One may also consider the set of commutative subalgebras of a given algebra $\mathcal{A}$ ordered by inclusion. The intersection of any family of commutative subalgebras is again a commutative subalgebra. However, for an arbitrary set $X \subset \mathcal{A}$ there may not exist a commutative subalgebra containing it; this occurs for example if $X=\{A\}$ consists of a single non-normal element.

Theorem A9. A set $X \subseteq \mathcal{A}$ is contained in a commutative subalgebra of $\mathcal{A}$ if and only if $\mathrm{Alg}(X)$ is commutative.

The unique minimal element of the poset of commutative subalgebras of $\mathcal{A}$ is still $\mathbb{C}I$ , but there may be many maximal commutative subalgebras $\mathcal{B} \subseteq \mathcal{A}$ having the property that they are not contained in any strictly larger commutative subalgebra.
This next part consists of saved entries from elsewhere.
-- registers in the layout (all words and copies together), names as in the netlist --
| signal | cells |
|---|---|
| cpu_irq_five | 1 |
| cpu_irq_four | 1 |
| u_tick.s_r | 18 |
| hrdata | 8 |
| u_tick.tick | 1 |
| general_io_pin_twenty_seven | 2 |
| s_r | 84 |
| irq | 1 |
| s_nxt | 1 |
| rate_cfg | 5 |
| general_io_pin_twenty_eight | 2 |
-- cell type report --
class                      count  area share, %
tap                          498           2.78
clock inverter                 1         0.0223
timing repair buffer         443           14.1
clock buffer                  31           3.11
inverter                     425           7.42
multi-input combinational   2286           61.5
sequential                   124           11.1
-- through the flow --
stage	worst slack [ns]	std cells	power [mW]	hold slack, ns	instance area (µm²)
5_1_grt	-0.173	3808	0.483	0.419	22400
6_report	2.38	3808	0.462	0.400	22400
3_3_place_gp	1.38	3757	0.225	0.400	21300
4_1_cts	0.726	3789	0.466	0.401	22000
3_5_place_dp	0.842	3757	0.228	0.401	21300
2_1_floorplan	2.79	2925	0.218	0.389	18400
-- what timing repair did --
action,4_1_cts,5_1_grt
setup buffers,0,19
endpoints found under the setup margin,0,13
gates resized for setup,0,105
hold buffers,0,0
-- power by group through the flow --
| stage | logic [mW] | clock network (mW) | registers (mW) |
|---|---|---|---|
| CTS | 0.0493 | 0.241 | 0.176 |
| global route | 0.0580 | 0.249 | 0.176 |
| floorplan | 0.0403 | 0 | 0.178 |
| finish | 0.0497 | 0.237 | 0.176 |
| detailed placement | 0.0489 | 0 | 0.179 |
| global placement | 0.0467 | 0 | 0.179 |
==> src/mscg_pkg.sv <==
/*
  package for the multi-source clock generator: register offsets, field
  positions, reset values, divider codes and operating mode enumeration.
  assumes nothing of its surroundings.
*/
package mscg_pkg;

  // register map, byte offsets on the plain register port
  localparam logic [3:0] MSCG_ADDR_CTRL1 = 4'h0;   // clock_gen_control_one
  localparam logic [3:0] MSCG_ADDR_CTRL2 = 4'h1;   // bus divider and oscillator control
  localparam logic [3:0] MSCG_ADDR_STAT = 4'h2;    // mode, lock and monitor status
  localparam logic [3:0] MSCG_ADDR_MODE = 4'h3;    // stop request and loop choice

  // field positions of control one
  localparam int MSCG_SRC_SEL_LSB = 6;
  localparam int MSCG_REF_DIV_LSB = 3;
  localparam int MSCG_REF_SEL_BIT = 2;
  localparam int MSCG_IR_OUT_EN_BIT = 1;
  localparam int MSCG_IRSTEN_BIT = 0;

  // field positions of control two
  localparam int MSCG_BUS_DIV_LSB = 6;
  localparam int MSCG_OSCEN_BIT = 2;
  localparam int MSCG_LP_BIT = 3;

  // field positions of the mode register
  localparam int MSCG_STOP_BIT = 0;
  localparam int MSCG_PLLS_BIT = 1;
  localparam int MSCG_CME_BIT = 2;

  // reset values
  localparam logic [7:0] MSCG_CTRL1_RST = 8'h04;   // loop source, div 1, internal ref
  localparam logic [7:0] MSCG_CTRL2_RST = 8'h40;   // bus divide by 2
  localparam logic [7:0] MSCG_MODE_RST = 8'h00;

  // clock source select codes
  localparam logic [1:0] MSCG_SRC_LOOP = 2'h0;
  localparam logic [1:0] MSCG_SRC_INT = 2'h1;
  localparam logic [1:0] MSCG_SRC_EXT = 2'h2;
  localparam logic [1:0] MSCG_SRC_RSVD = 2'h3;

  // reference divider code giving the largest ratio
  localparam logic [2:0] MSCG_REF_DIV_MAX = 3'h7;

  // divider counter width: 2^7 = 128 needs 7 bits
  localparam int MSCG_DIV_W = 7;

  // external clock monitor: cycles without an edge before failure
  localparam logic [7:0] MSCG_MON_LIMIT = 8'h40;
  // lock detector: reference divider ticks before lock
  localparam logic [7:0] MSCG_LOCK_LIMIT = 8'h20;

  // operating modes
  typedef enum logic [3:0] {
    MSCG_FLL_ENG_INT, MSCG_FLL_ENG_EXT, MSCG_FLL_BYP_INT, MSCG_FLL_BYP_EXT,
    MSCG_PLL_ENG_EXT, MSCG_PLL_BYP_EXT, MSCG_LP_BYP_INT, MSCG_LP_BYP_EXT, MSCG_STOP
  } mscg_mode_t;

  // register port request
  typedef struct packed {
    logic [3:0] addr;
    logic [7:0] wdata;
    logic wr;
    logic rd;
  } mscg_req_t;

endpackage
Theorem A10. A commutative subalgebra $\mathcal{B} \subseteq \mathcal{A}$ is a maximal commutative subalgebra if and only if $Z(\mathcal{B},\mathcal{A})=\mathcal{B}.$

A natural question is whether we can define a scalar product on a given algebra $\mathcal{A}$ which is compatible with its multiplication and conjugation. Given any scalar product on $\mathcal{A}$ , we can normalize it so that $\langle I,I \rangle =1.$ A scalar product so normalized is said to have the left-Frobenius property if

$\langle AB,C\rangle = \langle B,A^*C\rangle \quad\text{for all }A,B,C \in \mathcal{A}.$

We say that it has the right-Frobenius property if

$\langle AB,C\rangle = \langle A,CB^*\rangle \quad\text{for all }A,B,C \in \mathcal{A}.$

A scalar product satisfying $\langle I,I\rangle=1$ which has both the left-Frobenius property and the right-Frobenius property is called a Frobenius scalar product.
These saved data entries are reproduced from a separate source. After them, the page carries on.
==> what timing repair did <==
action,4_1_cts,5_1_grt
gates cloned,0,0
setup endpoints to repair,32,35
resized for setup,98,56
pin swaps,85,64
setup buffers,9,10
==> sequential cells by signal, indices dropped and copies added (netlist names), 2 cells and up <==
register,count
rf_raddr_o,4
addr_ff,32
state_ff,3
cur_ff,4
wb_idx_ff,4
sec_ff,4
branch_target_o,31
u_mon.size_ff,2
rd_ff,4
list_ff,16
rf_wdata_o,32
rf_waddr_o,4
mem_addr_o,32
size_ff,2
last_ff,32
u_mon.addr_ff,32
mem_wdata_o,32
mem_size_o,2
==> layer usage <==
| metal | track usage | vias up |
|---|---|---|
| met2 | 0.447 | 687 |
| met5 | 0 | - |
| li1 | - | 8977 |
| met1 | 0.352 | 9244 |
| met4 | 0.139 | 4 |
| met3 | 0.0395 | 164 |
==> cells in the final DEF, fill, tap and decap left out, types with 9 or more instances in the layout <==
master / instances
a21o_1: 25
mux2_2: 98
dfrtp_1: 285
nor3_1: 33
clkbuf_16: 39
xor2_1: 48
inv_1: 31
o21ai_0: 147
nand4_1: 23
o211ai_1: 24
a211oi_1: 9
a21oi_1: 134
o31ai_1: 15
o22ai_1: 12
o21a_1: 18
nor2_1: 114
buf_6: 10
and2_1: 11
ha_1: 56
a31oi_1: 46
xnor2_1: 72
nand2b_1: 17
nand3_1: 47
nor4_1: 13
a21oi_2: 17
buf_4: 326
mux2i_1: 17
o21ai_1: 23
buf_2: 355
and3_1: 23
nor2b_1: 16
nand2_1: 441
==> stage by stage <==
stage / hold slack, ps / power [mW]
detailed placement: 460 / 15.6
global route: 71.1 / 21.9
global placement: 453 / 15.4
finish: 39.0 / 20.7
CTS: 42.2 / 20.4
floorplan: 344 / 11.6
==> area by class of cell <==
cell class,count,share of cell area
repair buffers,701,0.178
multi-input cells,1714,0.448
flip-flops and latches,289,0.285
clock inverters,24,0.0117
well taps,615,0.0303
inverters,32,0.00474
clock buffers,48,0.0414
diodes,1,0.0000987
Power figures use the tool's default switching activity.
`src/verilog/bcg_pkg.sv`:
```
// Purpose: Shared constants for the bus clock generator.
// Assumes: Oscillator and VCO clocks arrive as plain pins sampled by clk_i.
// Notes: Delay counts are in oscillator clock cycles.
package bcg_pkg;
  // ----------------------------------------------------------------
  // Counter and delays
  // ----------------------------------------------------------------
  localparam int unsigned CNT_W = 13;
  localparam logic [12:0] STARTUP_CYCLES = 13'h1000; // 4096 osc cycles
  localparam logic [12:0] STOP_LONG_CYCLES = 13'h1000; // 4096 osc cycles
  localparam logic [12:0] STOP_SHORT_CYCLES = 13'h0020; // 32 osc cycles
  localparam logic [12:0] CNT_RESET = 13'h0000;
  // ----------------------------------------------------------------
  // Divider edge counts (half periods of the base clock)
  // ----------------------------------------------------------------
  localparam logic [1:0] OSC_EDGES_PER_HALF = 2'h2; // Osc / 2 base
  localparam logic [1:0] VCO_EDGES_PER_HALF = 2'h3; // Vco / 3 base
  localparam logic [1:0] EDGE_CNT_RESET = 2'h0;
  // ----------------------------------------------------------------
  // Pin synchroniser layout
  // ----------------------------------------------------------------
  localparam int unsigned PIN_N = 4;
  localparam int unsigned PIN_OSC = 0;
  localparam int unsigned PIN_VCO = 1;
  localparam int unsigned PIN_POR = 2;
  localparam int unsigned PIN_LVD = 3;
  typedef enum logic [1:0] {
    BCG_STARTUP,
    BCG_RUN,
    BCG_STOP,
    BCG_RECOVER
  } bcg_state_t;
endpackage : bcg_pkg

```
`src/verilog/bcg_bus_clock_gen.sv`:
```
// Purpose: Bus clock generator with start-up, stop-recovery and wait gating.
// Assumes: Osc, VCO, power-on and low-voltage lines are asynchronous pins.
// Notes: Clock outputs are sampled waveforms built on clk_i, far faster than osc.
// Functional notes
// - Bus runs at osc divided by four, or VCO divided by six.
// - Bus clock is the base clock divided by two.
// - After power-on or low-voltage reset hold clocks for 4096 osc cycles.
// - Drive the reset pin low throughout the start-up timeout.
// - Start bus clocks immediately when the start-up timeout ends.
// - On stop exit let the oscillator advance the system counter.
// - After stop hold clocks for 4096 or 32 osc cycles.
// - Stop the CPU clocks in wait mode.
// - Give peripherals a separate clock set that keeps running in wait.
// - Derive all clocks from one base clock, osc or PLL path.
// - System counter is 13 bits, advancing on osc falling edges.
`timescale 1ns/1ps
`default_nettype none
module bcg_bus_clock_gen (
  input wire logic clk_i, // 100 MHz system clock
  input wire logic reset_n_i, // Async reset, active low
  input wire logic osc_clock_i, // Oscillator clock pin
  input wire logic vco_clock_i, // PLL VCO clock pin
  input wire logic pll_select_i, // High selects the PLL path
  input wire logic por_i, // Power-on detect, active high
  input wire logic low_voltage_detect_i, // Low-voltage detect, active high
  input wire logic stop_req_i, // CPU enters stop mode
  input wire logic wake_i, // Interrupt, break or reset ends stop
  input wire logic wait_i, // CPU in wait mode
  input wire logic long_recovery_i, // High selects 4096-cycle recovery
  output logic base_clock_out_o, // Base clock
  output logic bus_clock_o, // Ungated bus clock
  output logic cpu_clock_o, // CPU clock set
  output logic periph_clock_o, // Peripheral clock set
  output logic clocks_active_o, // Bus clocks running
  output logic reset_pin_o, // External reset pin drive value
  output logic reset_pin_oe_o // High while pulling reset pin low
);
  // ----------------------------------------------------------------
  // Reset release and pin synchronisers
  // ----------------------------------------------------------------
  logic [1:0] rst_sync_q;
  logic rst_n;
  logic [bcg_pkg::PIN_N-1:0] pin_raw;
  logic [bcg_pkg::PIN_N-1:0] pin_s1_q;
  logic [bcg_pkg::PIN_N-1:0] pin_s2_q;
  logic [bcg_pkg::PIN_N-1:0] pin_s3_q;

  // Release reset through two flops so all logic leaves reset together
  always_ff @(posedge clk_i or negedge reset_n_i) begin
    if (!reset_n_i) begin
      rst_sync_q <= 2'h0;
    end else begin
      rst_sync_q <= {rst_sync_q[0], 1'b1};
    end
  end
  assign rst_n = rst_sync_q[1];
  assign pin_raw = {low_voltage_detect_i, por_i, vco_clock_i, osc_clock_i};

  // Two flops per pin, third stage only feeds edge detection
  genvar gi;
  generate
    for (gi = 0; gi < bcg_pkg::PIN_N; gi++) begin : g_sync
      always_ff @(posedge clk_i or negedge rst_n) begin
        if (!rst_n) begin
          pin_s1_q[gi] <= 1'b0;
          pin_s2_q[gi] <= 1'b0;
          pin_s3_q[gi] <= 1'b0;
        end else begin
          pin_s1_q[gi] <= pin_raw[gi];
          pin_s2_q[gi] <= pin_s1_q[gi];
          pin_s3_q[gi] <= pin_s2_q[gi];
        end
      end
    end
  endgenerate

  // Edge detection shared by both clock pins
  function automatic logic any_edge(input logic prev, input logic cur);
    any_edge = prev ^ cur;
  endfunction : any_edge

  logic osc_edge;
  logic vco_edge;
  logic osc_fall;
  logic reset_event;
  assign osc_edge = any_edge(pin_s3_q[bcg_pkg::PIN_OSC], pin_s2_q[bcg_pkg::PIN_OSC]);
  assign vco_edge = any_edge(pin_s3_q[bcg_pkg::PIN_VCO], pin_s2_q[bcg_pkg::PIN_VCO]);
  assign osc_fall = pin_s3_q[bcg_pkg::PIN_OSC] & ~pin_s2_q[bcg_pkg::PIN_OSC];
  assign reset_event = pin_s2_q[bcg_pkg::PIN_POR] | pin_s2_q[bcg_pkg::PIN_LVD];

  // ----------------------------------------------------------------
  // Sequencer
  // ----------------------------------------------------------------
  bcg_pkg::bcg_state_t state_q;
  logic long_q;
  logic [12:0] count;
  logic cnt_clear;
  logic cnt_adv;
  logic startup_done;
  logic recover_done;
  logic [12:0] recover_target;

  assign recover_target = long_q ? bcg_pkg::STOP_LONG_CYCLES : bcg_pkg::STOP_SHORT_CYCLES;
  assign startup_done = (count == bcg_pkg::STARTUP_CYCLES);
  assign recover_done = (count == recover_target);
  // Counter frozen in stop; osc clocks it again once stop is left
  assign cnt_adv = osc_fall && (state_q != bcg_pkg::BCG_STOP);
  assign cnt_clear = reset_event || (state_q == bcg_pkg::BCG_RUN) || (state_q == bcg_pkg::BCG_STOP);

  // Mode sequencing; a power or voltage event overrides everything
  always_ff @(posedge clk_i or negedge rst_n) begin
    if (!rst_n) begin
      state_q <= bcg_pkg::BCG_STARTUP;
    end else if (reset_event) begin
      state_q <= bcg_pkg::BCG_STARTUP;
    end else begin
      case (state_q)
        bcg_pkg::BCG_STARTUP: begin
          if (startup_done) begin
            state_q <= bcg_pkg::BCG_RUN;
          end
        end
        bcg_pkg::BCG_RUN: begin
          if (stop_req_i) begin
            state_q <= bcg_pkg::BCG_STOP;
          end
        end
        bcg_pkg::BCG_STOP: begin
          if (wake_i) begin
            state_q <= bcg_pkg::BCG_RECOVER;
          end
        end
        bcg_pkg::BCG_RECOVER: begin
          if (recover_done) begin
            state_q <= bcg_pkg::BCG_RUN;
          end
        end
        default: begin
          state_q <= bcg_pkg::BCG_STARTUP;
        end
      endcase
    end
  end

  // Recovery length caught once at stop entry, so later changes cannot cut it short
  always_ff @(posedge clk_i or negedge rst_n) begin
    if (!rst_n) begin
      long_q <= 1'b1;
    end else if (state_q == bcg_pkg::BCG_RUN && stop_req_i && !reset_event) begin
      long_q <= long_recovery_i;
    end
  end

  bcg_sys_counter u_sys_counter (
    .clk_i(clk_i),
    .rst_n_i(rst_n),
    .clear_i(cnt_clear),
    .advance_i(cnt_adv),
    .count_o(count)
  );

  // ----------------------------------------------------------------
  // Base and bus clock dividers
  // ----------------------------------------------------------------
  logic pll_sel_q;
  logic [1:0] edge_cnt_q;
  logic src_edge;
  logic [1:0] edge_limit;
  logic base_q;
  logic base_toggle;
  logic bus_q;
  logic bus_d;

  // One input clock picked for everything downstream
  assign src_edge = pll_sel_q ? vco_edge : osc_edge;
  assign edge_limit = pll_sel_q ? bcg_pkg::VCO_EDGES_PER_HALF : bcg_pkg::OSC_EDGES_PER_HALF;
  assign base_toggle = src_edge && (edge_cnt_q == edge_limit - 2'h1) && (state_q != bcg_pkg::BCG_STOP);
  assign bus_d = bus_q ^ (base_toggle & ~base_q);

  // Count source edges; a source switch restarts the half period
  always_ff @(posedge clk_i or negedge rst_n) begin
    if (!rst_n) begin
      pll_sel_q <= 1'b0;
      edge_cnt_q <= bcg_pkg::EDGE_CNT_RESET;
    end else begin
      pll_sel_q <= pll_select_i;
      if (pll_sel_q != pll_select_i || state_q == bcg_pkg::BCG_STOP) begin
        edge_cnt_q <= bcg_pkg::EDGE_CNT_RESET;
      end else if (base_toggle) begin
        edge_cnt_q <= bcg_pkg::EDGE_CNT_RESET;
      end else if (src_edge) begin
        edge_cnt_q <= edge_cnt_q + 2'h1;
      end
    end
  end

  // Base toggles every half period; stop holds it low
  always_ff @(posedge clk_i or negedge rst_n) begin
    if (!rst_n) begin
      base_q <= 1'b0;
      bus_q <= 1'b0;
    end else if (state_q == bcg_pkg::BCG_STOP) begin
      base_q <= 1'b0;
      bus_q <= 1'b0;
    end else begin
      base_q <= base_q ^ base_toggle;
      bus_q <= bus_d;
    end
  end

  // ----------------------------------------------------------------
  // Clock gating and reset pin
  // ----------------------------------------------------------------
  logic run_q;
  logic cpu_run_q;
  logic cpu_clk_q;
  logic per_clk_q;
  logic rst_pin_oe_q;

  // Gates open only in run; wait closes the CPU set alone
  always_ff @(posedge clk_i or negedge rst_n) begin
    if (!rst_n) begin
      run_q <= 1'b0;
      cpu_run_q <= 1'b0;
    end else begin
      run_q <= (state_q == bcg_pkg::BCG_RUN) && !reset_event;
      cpu_run_q <= (state_q == bcg_pkg::BCG_RUN) && !reset_event && !wait_i;
    end
  end

  // Two clock sets so wait-capable peripherals keep ticking
  always_ff @(posedge clk_i or negedge rst_n) begin
    if (!rst_n) begin
      cpu_clk_q <= 1'b0;
      per_clk_q <= 1'b0;
    end else begin
      cpu_clk_q <= bus_d & cpu_run_q;
      per_clk_q <= bus_d & run_q;
    end
  end

  // Pin pulled low for the whole start-up timeout
  always_ff @(posedge clk_i or negedge rst_n) begin
    if (!rst_n) begin
      rst_pin_oe_q <= 1'b1;
    end else begin
      rst_pin_oe_q <= reset_event || (state_q == bcg_pkg::BCG_STARTUP && !startup_done);
    end
  end

  assign base_clock_out_o = base_q;
  assign bus_clock_o = bus_q;
  assign cpu_clock_o = cpu_clk_q;
  assign periph_clock_o = per_clk_q;
  assign clocks_active_o = run_q;
  assign reset_pin_o = 1'b0; // Open drain: only the enable moves
  assign reset_pin_oe_o = rst_pin_oe_q;
endmodule : bcg_bus_clock_gen
`default_nettype wire

```
`src/verilog/bcg_sys_counter.sv`:
```
// Purpose: 13-bit system counter for start-up and stop-recovery delays.
// Assumes: advance_i is a one-cycle pulse per oscillator falling edge.
// Notes: Clear has priority over advance.
`timescale 1ns/1ps
`default_nettype none
module bcg_sys_counter (
  input wire logic clk_i, // System clock
  input wire logic rst_n_i, // Synchronised reset, active low
  input wire logic clear_i, // Restart count from zero
  input wire logic advance_i, // Oscillator falling edge pulse
  output logic [12:0] count_o // Current count
);
  // ------------------------------------------------------------
  // Counter
  // ------------------------------------------------------------
  logic [12:0] count_q;
  // Advance on each oscillator falling edge, wrap at the top
  always_ff @(posedge clk_i or negedge rst_n_i) begin
    if (!rst_n_i) begin
      count_q <= bcg_pkg::CNT_RESET;
    end else if (clear_i) begin
      count_q <= bcg_pkg::CNT_RESET;
    end else if (advance_i) begin
      count_q <= count_q + 13'h0001;
    end
  end
  assign count_o = count_q;
endmodule : bcg_sys_counter
`default_nettype wire
```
The existence of Frobenius scalar products on $\mathcal{A}$ is intimately related to the existence of special linear functionals on $\mathcal{A}$ . The reason for this is that given any linear functional $\varphi \colon \mathcal{A} \to \mathcal{C}$ we can define a corresponding Hermitian form on $\mathcal{A}$ by

$\langle A,B \rangle_\varphi := \varphi(A^*B),$

and this form has the left-Frobenius property.

A faithful state is a linear functional $\sigma \colon \mathcal{A} to \mathbb{C}$ satisfying $\sigma(I)=1$ and $\sigma(A^*A) \geq 0$ with equality if and only if $A=0_\mathcal{A}.$

Theorem A.10. Faithful states on $\mathcal{A}$ are in bijection with left-Frobenius scalar products on $\mathcal{A}.$

A trace is a linear functional $\tau \colon \mathcal{A} \to \mathcal{C}$ which satisfies $\tau(AB)=\tau(BA).$

Theorem A.11. Faithful tracial states on $\mathcal{A}$ are in bijection with Frobenius scalar products on $\mathcal{A}.$

An algebra $\mathcal{A}$ equipped with a Frobenius scalar product is called a von Neumann algebra. Equivalently, a von Neumann algebra is an algebra $\mathcal{A}$ together with a faithful tracial state.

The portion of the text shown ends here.